According to the NCDC, the affected states include Kano, Plateau, Bauchi, Gombe, Nasarawa, Kaduna and the Niger States, and the European Centre for Disease Prevention and Control (ECDC) reports that humans in the region have also been infected by contact with the avian flu outbreak.
“As of 28 March 2021, 83 human nasopharyngeal/oropharyngeal samples have been collected from contacts of confirmed birds in four states: Kano (27), Bauchi (19), Gombe (19), and Plateau (18),” a statement from the ECDC said. “All contacts were farmers, farmworkers, bird-handlers, and traders, and all were asymptomatic.

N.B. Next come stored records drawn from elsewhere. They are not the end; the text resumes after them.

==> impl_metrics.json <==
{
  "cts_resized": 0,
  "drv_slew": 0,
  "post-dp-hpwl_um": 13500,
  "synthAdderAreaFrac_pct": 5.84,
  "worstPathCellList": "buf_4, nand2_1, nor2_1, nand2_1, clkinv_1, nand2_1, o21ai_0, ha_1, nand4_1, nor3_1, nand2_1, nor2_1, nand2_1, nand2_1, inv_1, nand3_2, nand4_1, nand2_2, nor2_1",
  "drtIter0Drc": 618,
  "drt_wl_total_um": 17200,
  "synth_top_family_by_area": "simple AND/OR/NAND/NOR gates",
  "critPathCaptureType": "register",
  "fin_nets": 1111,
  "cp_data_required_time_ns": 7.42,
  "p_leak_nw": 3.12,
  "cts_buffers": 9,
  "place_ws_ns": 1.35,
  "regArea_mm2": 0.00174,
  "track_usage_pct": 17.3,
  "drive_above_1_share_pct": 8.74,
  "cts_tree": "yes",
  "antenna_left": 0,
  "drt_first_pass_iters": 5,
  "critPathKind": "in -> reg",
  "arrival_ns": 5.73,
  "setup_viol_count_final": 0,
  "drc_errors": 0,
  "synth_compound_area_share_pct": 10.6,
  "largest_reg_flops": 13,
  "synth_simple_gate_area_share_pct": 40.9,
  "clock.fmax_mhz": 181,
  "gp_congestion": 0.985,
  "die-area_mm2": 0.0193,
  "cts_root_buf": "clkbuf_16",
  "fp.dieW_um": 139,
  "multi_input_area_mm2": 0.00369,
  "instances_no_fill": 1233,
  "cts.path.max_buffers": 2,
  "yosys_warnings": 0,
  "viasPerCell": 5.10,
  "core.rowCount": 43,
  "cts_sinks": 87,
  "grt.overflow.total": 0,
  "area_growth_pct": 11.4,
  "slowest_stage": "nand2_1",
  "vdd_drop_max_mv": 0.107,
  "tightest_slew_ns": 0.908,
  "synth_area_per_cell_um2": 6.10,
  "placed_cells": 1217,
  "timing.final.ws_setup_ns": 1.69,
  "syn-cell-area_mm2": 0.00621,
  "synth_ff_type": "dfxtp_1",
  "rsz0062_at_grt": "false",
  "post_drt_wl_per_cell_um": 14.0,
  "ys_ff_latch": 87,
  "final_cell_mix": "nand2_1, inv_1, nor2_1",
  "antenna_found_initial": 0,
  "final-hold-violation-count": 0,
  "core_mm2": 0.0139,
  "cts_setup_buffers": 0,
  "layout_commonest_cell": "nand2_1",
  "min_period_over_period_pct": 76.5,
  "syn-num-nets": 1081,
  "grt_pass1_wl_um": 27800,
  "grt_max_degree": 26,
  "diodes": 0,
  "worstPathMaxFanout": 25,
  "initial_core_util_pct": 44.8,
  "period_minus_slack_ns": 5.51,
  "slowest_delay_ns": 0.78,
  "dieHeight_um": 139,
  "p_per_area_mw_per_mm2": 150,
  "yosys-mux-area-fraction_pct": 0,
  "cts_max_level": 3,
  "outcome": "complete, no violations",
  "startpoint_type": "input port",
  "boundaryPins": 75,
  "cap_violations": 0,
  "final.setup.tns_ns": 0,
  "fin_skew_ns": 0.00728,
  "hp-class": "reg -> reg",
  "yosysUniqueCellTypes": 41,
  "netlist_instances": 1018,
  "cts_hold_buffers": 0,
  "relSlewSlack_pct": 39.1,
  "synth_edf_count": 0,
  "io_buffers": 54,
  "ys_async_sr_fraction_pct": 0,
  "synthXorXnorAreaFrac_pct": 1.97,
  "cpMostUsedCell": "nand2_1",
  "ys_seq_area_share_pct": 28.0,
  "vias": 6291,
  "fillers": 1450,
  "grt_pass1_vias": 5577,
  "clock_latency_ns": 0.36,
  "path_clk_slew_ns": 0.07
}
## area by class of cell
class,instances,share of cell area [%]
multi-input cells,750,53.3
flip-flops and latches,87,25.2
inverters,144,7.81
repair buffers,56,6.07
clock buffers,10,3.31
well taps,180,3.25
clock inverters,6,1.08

Of the 83 collected samples, 64 samples were analysed using real-time RT-PCR (rRT-PCR). From the 64 analysed samples, seven were positive for influenza A virus, including six samples of influenza A … and one sample of unsubtypable influenza A virus. These seven confirmed samples have been reported in Kano (four) and Plateau (three) states and have been shipped to the World Health Organization (WHO) Collaborating Centre in the US for further characterisation.”
In February 2021, the first case of H5N8 avian flu was reported in humans in Russia. Many remain concerned that these cases could lead to possible mutations, leading to widespread human infection. For now, however, cases remain few and far between. But with climbing temperatures, the risk of infectious disease transmission will continue to increase.